Exercise brief:
In the listing below, print exactly the lines between the line holding "The results above" and the line holding "worst slew at a driven data input, ns: 0.07", inclusive, and no more.

[Start of section]

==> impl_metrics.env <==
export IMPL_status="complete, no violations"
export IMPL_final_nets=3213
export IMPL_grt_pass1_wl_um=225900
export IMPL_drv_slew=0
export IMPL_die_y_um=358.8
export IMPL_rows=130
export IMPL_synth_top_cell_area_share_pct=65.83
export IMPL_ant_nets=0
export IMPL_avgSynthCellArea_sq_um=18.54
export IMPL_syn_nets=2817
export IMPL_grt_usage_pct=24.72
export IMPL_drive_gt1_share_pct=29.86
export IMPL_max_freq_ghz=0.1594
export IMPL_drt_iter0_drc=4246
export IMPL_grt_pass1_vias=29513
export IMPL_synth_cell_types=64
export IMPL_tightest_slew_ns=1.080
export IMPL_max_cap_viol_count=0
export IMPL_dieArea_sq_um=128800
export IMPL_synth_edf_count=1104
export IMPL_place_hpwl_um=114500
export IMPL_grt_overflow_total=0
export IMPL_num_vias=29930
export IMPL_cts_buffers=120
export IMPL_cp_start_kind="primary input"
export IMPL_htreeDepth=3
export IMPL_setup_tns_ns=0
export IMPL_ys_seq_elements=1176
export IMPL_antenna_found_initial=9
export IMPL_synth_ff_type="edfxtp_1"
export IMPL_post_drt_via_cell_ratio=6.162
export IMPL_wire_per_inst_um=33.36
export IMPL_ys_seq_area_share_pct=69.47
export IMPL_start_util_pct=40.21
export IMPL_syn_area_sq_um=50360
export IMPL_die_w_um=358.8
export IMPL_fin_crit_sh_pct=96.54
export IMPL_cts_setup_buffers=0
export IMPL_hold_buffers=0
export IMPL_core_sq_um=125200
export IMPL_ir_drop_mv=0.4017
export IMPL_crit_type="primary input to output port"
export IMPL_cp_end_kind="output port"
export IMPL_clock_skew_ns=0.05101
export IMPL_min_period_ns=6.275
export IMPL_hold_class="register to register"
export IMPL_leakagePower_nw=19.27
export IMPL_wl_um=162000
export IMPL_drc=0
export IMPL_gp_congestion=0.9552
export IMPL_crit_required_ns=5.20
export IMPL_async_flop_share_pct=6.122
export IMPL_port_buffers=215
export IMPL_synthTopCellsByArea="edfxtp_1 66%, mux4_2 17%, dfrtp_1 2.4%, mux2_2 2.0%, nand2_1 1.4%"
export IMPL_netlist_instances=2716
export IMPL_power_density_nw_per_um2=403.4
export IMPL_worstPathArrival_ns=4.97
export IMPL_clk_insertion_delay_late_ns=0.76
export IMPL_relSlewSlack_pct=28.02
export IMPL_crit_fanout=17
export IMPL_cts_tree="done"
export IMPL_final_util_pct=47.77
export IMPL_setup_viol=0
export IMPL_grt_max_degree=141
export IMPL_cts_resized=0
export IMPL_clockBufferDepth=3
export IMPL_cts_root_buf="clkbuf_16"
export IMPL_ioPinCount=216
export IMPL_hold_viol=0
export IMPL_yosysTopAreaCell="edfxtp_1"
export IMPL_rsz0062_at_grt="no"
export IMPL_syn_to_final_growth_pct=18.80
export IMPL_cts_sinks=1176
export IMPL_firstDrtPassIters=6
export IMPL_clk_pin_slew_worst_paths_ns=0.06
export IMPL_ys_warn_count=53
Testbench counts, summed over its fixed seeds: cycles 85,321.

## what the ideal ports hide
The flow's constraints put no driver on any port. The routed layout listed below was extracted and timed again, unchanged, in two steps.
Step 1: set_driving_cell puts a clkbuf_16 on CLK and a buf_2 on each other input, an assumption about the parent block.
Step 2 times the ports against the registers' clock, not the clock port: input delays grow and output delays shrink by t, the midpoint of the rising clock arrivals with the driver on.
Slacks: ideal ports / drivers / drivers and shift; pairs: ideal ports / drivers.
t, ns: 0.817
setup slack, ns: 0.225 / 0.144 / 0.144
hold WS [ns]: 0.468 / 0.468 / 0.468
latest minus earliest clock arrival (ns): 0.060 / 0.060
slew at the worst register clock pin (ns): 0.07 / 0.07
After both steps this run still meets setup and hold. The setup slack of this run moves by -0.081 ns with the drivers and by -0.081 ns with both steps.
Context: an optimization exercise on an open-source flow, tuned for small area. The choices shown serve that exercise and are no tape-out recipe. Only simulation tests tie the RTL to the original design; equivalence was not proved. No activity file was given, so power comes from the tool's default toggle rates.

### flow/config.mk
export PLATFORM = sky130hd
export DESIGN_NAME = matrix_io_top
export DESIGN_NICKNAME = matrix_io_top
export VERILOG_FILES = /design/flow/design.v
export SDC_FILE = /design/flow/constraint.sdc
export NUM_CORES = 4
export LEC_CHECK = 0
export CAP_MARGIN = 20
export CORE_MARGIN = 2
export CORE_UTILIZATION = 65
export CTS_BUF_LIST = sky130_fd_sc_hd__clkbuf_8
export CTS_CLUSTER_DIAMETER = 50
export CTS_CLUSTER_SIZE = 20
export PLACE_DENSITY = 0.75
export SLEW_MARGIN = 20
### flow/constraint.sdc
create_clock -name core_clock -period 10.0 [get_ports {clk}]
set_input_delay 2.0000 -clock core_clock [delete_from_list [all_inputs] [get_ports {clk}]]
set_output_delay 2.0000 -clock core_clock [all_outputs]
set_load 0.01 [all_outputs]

[End of section]
[Start of section]

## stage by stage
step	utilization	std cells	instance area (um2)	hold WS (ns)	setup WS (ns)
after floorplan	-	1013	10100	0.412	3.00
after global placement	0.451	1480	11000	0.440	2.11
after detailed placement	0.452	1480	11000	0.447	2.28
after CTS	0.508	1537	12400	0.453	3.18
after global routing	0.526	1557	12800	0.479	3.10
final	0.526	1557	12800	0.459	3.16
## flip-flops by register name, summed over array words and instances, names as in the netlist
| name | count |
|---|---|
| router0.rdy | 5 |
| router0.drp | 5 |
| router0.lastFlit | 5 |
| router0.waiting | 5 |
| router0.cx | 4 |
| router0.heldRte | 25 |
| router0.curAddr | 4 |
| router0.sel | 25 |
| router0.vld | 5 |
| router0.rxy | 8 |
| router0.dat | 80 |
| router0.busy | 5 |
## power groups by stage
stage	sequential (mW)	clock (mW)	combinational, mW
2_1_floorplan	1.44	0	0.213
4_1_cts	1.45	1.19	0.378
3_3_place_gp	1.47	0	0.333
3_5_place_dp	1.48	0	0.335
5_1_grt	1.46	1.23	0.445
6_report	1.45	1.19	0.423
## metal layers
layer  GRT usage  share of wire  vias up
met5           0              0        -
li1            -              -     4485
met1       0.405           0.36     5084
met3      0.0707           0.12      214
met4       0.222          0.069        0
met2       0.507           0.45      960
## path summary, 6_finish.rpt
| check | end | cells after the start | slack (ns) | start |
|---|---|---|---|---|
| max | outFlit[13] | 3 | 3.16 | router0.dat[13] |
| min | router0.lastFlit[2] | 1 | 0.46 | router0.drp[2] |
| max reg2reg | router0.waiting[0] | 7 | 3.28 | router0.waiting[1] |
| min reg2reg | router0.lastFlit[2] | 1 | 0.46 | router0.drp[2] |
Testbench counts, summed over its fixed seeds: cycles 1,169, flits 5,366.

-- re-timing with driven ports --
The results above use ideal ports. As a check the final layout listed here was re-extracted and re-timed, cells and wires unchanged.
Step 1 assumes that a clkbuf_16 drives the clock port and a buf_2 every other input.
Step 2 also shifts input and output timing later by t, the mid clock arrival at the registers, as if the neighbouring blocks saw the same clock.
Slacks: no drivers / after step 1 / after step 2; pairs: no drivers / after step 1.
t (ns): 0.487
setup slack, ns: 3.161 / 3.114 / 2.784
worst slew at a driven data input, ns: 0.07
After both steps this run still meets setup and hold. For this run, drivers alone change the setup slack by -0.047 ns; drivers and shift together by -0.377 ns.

[End of section]
[Start of section]

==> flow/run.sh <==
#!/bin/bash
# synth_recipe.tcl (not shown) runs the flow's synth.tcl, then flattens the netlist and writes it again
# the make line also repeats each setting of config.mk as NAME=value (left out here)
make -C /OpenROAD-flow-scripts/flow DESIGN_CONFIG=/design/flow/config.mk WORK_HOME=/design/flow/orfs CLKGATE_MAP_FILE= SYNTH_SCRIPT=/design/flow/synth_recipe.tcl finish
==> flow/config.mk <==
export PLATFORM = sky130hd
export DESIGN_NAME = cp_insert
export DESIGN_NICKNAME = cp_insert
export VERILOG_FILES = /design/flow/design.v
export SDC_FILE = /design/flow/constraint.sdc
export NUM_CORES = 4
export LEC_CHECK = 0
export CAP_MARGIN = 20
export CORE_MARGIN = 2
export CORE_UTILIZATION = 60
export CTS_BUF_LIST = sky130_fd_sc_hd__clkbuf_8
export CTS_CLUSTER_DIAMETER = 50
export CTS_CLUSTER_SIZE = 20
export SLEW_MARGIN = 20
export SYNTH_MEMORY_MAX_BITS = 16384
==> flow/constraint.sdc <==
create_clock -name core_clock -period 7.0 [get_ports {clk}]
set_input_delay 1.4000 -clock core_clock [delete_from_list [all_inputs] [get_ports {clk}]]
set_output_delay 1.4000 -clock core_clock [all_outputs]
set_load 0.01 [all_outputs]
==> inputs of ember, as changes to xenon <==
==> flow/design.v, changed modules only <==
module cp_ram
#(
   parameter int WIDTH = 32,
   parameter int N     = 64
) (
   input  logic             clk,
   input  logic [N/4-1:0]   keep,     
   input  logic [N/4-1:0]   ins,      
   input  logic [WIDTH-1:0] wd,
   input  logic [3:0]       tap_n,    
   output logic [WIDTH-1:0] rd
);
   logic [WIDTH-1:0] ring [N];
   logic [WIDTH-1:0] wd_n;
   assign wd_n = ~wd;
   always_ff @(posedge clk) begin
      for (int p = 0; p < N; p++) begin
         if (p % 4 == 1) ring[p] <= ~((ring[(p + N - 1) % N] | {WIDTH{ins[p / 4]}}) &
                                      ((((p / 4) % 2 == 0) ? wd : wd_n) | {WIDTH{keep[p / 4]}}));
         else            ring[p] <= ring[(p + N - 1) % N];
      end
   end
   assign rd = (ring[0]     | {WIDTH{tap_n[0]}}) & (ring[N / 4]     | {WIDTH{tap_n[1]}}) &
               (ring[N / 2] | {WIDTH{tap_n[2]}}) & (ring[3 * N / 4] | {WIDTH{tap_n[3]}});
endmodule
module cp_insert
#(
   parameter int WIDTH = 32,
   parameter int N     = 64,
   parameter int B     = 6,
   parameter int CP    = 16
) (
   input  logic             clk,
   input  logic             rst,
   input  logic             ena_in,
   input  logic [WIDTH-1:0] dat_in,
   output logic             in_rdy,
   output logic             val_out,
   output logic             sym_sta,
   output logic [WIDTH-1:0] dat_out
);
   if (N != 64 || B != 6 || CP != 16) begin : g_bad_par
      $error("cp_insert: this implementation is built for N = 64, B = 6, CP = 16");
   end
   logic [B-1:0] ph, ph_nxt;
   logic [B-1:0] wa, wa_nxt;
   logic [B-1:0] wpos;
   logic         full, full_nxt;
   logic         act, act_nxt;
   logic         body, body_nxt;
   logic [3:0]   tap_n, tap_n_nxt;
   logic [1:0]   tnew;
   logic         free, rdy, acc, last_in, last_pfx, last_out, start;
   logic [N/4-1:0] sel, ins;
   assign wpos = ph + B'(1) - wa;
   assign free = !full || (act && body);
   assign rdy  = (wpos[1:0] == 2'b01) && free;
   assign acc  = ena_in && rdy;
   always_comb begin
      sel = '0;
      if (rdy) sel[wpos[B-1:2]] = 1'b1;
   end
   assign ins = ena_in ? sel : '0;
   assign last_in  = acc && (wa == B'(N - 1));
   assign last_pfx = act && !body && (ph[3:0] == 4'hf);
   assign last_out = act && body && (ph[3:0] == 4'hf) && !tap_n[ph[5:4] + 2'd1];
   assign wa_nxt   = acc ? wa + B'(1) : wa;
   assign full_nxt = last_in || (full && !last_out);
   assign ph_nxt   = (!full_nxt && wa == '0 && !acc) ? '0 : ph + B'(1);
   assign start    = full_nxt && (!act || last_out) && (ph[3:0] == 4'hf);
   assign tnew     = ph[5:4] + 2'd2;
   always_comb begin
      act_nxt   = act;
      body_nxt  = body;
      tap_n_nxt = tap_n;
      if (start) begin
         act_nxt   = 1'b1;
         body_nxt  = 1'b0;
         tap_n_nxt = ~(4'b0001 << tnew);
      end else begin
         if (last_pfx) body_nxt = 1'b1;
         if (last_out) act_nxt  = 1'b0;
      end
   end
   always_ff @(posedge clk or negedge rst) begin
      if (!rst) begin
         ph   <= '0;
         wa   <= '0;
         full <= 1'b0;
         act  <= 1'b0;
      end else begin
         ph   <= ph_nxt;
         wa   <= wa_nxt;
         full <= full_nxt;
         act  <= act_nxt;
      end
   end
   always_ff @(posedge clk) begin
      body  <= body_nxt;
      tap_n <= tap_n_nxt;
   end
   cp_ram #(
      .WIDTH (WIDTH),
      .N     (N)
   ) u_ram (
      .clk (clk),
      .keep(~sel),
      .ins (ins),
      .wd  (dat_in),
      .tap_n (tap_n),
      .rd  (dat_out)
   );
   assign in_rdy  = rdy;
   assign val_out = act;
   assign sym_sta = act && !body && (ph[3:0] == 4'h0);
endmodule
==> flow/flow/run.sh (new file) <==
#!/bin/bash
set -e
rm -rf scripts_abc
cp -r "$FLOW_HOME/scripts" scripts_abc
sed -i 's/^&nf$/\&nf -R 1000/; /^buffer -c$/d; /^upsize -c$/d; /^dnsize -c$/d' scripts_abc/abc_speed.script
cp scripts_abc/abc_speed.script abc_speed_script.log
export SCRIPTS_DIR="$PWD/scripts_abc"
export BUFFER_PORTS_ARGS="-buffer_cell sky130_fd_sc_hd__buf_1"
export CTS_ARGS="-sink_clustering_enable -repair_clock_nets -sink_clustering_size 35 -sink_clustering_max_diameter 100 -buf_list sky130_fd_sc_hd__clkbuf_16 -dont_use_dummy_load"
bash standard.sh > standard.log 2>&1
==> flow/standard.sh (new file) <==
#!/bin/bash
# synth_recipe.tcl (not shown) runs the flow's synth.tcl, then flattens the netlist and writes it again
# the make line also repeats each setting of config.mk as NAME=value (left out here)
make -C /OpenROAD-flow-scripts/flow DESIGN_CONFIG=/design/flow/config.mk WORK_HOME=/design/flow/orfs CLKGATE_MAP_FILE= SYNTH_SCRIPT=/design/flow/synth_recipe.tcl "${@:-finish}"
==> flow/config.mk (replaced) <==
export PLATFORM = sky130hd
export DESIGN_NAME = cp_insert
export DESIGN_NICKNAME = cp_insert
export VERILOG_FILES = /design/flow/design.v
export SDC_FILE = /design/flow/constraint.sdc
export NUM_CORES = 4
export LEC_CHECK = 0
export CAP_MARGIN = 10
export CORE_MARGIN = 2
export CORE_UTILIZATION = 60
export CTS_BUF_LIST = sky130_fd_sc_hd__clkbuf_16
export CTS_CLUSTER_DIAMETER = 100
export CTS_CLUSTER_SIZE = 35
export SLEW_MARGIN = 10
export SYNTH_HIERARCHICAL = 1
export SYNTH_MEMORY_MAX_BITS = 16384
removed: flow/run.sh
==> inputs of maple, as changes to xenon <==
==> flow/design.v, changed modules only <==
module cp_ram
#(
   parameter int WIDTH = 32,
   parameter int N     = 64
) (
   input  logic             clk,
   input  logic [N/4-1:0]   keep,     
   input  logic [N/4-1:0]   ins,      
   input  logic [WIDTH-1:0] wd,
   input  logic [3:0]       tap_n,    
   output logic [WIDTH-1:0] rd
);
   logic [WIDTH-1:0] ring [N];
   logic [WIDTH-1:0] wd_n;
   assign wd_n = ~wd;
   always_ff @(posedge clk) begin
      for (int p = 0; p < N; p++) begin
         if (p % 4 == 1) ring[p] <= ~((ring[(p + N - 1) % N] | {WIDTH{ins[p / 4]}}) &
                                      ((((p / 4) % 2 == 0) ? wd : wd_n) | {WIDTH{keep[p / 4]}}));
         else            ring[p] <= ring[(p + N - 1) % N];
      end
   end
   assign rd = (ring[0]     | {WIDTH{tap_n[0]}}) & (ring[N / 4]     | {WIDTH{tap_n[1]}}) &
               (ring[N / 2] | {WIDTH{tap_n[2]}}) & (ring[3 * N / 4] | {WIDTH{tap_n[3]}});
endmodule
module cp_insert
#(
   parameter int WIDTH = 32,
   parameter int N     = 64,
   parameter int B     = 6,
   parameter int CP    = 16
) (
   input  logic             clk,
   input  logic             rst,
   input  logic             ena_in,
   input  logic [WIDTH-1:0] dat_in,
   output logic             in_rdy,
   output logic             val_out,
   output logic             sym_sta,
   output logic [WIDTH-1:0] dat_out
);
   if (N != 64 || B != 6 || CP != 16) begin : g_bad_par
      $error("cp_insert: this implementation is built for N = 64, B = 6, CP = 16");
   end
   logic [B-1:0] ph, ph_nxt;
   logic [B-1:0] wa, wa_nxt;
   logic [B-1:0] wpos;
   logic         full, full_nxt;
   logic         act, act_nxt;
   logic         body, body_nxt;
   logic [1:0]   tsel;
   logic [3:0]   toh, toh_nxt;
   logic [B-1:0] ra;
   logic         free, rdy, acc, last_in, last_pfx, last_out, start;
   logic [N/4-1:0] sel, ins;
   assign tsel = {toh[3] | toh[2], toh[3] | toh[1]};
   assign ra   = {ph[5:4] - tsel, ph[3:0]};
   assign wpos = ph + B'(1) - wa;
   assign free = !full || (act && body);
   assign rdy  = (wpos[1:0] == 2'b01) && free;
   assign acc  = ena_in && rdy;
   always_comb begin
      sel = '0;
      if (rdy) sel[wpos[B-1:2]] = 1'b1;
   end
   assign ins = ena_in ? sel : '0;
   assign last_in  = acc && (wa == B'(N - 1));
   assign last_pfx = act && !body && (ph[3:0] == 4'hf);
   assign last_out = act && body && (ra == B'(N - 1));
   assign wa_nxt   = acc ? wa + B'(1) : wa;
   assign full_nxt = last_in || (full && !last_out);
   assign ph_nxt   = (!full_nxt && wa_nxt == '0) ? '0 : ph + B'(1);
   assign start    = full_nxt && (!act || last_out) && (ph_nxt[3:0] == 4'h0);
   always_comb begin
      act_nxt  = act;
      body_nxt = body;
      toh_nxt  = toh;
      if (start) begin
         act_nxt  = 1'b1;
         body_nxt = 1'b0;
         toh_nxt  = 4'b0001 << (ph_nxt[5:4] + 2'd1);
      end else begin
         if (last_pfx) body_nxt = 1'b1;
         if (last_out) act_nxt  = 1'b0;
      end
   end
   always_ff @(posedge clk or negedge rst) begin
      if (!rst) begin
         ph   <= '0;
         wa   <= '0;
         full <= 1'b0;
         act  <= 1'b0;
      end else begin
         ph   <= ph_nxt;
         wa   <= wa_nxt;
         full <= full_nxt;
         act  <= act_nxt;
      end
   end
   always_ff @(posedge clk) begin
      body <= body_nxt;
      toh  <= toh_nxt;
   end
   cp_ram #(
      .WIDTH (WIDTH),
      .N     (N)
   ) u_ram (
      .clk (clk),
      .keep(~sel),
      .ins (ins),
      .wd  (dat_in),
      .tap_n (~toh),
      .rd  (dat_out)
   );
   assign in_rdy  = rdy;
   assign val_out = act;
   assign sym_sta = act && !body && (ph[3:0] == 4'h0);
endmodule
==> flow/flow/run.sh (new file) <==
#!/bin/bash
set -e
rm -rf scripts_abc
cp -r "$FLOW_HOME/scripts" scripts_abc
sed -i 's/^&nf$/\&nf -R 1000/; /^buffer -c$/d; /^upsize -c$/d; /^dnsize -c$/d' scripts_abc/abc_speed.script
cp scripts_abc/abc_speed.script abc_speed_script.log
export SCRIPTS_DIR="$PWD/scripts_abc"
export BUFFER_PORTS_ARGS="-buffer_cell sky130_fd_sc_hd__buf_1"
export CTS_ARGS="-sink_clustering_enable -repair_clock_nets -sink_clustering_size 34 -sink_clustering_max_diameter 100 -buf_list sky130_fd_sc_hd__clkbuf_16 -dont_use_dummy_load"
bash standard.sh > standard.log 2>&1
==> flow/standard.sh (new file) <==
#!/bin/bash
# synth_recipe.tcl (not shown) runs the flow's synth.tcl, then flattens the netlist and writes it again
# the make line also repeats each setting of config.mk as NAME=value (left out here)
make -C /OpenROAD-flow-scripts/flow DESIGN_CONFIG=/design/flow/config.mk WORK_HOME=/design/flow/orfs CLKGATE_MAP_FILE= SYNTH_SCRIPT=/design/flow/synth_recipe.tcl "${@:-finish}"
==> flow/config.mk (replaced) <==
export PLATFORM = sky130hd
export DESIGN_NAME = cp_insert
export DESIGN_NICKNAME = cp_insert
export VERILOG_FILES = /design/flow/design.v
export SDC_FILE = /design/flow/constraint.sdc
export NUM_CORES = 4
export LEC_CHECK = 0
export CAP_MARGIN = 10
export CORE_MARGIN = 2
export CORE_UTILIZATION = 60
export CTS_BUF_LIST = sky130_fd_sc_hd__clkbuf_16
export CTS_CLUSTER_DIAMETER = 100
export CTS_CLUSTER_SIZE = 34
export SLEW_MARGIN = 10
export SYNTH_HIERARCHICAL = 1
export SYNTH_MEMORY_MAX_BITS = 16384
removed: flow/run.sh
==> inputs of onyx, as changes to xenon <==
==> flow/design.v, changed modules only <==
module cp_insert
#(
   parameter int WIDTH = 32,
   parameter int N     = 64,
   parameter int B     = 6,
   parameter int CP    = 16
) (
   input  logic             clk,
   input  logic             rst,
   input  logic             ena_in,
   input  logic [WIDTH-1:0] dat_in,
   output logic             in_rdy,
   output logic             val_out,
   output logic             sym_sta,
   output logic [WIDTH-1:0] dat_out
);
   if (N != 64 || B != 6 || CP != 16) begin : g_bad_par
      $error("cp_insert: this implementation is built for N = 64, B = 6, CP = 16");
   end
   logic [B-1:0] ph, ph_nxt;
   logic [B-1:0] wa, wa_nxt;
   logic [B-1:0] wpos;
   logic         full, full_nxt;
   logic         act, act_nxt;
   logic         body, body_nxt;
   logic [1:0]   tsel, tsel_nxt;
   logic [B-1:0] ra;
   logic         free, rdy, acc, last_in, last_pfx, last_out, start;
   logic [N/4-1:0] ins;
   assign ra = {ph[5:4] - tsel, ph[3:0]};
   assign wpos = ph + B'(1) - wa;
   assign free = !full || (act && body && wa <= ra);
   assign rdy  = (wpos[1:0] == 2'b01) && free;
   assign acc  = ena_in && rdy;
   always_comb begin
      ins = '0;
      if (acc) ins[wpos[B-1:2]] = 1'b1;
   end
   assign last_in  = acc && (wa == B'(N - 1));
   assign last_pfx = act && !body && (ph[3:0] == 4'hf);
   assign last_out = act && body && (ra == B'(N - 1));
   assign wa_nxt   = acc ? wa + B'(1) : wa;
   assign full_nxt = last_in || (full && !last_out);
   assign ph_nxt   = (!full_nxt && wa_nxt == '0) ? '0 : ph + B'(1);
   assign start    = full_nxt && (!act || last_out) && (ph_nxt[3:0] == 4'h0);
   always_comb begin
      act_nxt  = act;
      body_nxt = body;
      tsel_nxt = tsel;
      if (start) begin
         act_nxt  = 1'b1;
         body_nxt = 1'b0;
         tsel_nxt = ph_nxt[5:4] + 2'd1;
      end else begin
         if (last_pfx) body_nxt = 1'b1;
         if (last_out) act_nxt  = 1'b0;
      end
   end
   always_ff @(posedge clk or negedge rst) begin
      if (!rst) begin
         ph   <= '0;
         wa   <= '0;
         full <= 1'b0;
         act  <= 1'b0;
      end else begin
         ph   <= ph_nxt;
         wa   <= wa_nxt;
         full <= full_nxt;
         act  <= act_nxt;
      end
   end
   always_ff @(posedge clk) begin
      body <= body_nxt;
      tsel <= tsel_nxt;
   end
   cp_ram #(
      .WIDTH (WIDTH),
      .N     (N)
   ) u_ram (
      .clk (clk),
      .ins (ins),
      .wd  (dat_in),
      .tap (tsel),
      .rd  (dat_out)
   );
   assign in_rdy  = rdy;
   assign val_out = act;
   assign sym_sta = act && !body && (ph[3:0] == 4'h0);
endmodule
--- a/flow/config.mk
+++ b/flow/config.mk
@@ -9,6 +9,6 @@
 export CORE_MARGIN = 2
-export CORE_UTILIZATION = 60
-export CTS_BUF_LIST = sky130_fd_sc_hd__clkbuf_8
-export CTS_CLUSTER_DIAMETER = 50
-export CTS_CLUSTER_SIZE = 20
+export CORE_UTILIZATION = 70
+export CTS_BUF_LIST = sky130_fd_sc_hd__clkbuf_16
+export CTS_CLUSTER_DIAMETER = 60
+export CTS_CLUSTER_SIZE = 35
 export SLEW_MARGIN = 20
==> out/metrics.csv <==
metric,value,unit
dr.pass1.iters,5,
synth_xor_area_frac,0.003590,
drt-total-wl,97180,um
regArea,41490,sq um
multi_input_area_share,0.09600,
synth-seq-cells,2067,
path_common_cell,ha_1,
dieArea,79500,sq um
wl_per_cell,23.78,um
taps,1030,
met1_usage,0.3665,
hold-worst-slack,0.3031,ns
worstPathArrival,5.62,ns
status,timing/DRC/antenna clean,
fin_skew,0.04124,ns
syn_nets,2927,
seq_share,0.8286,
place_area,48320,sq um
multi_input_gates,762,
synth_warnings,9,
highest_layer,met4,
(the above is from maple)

[End of section]

Answer space:
The results above use ideal ports. As a check the final layout listed here was re-extracted and re-timed, cells and wires unchanged.
Step 1 assumes that a clkbuf_16 drives the clock port and a buf_2 every other input.
Step 2 also shifts input and output timing later by t, the mid clock arrival at the registers, as if the neighbouring blocks saw the same clock.
Slacks: no drivers / after step 1 / after step 2; pairs: no drivers / after step 1.
t (ns): 0.487
setup slack, ns: 3.161 / 3.114 / 2.784
worst slew at a driven data input, ns: 0.07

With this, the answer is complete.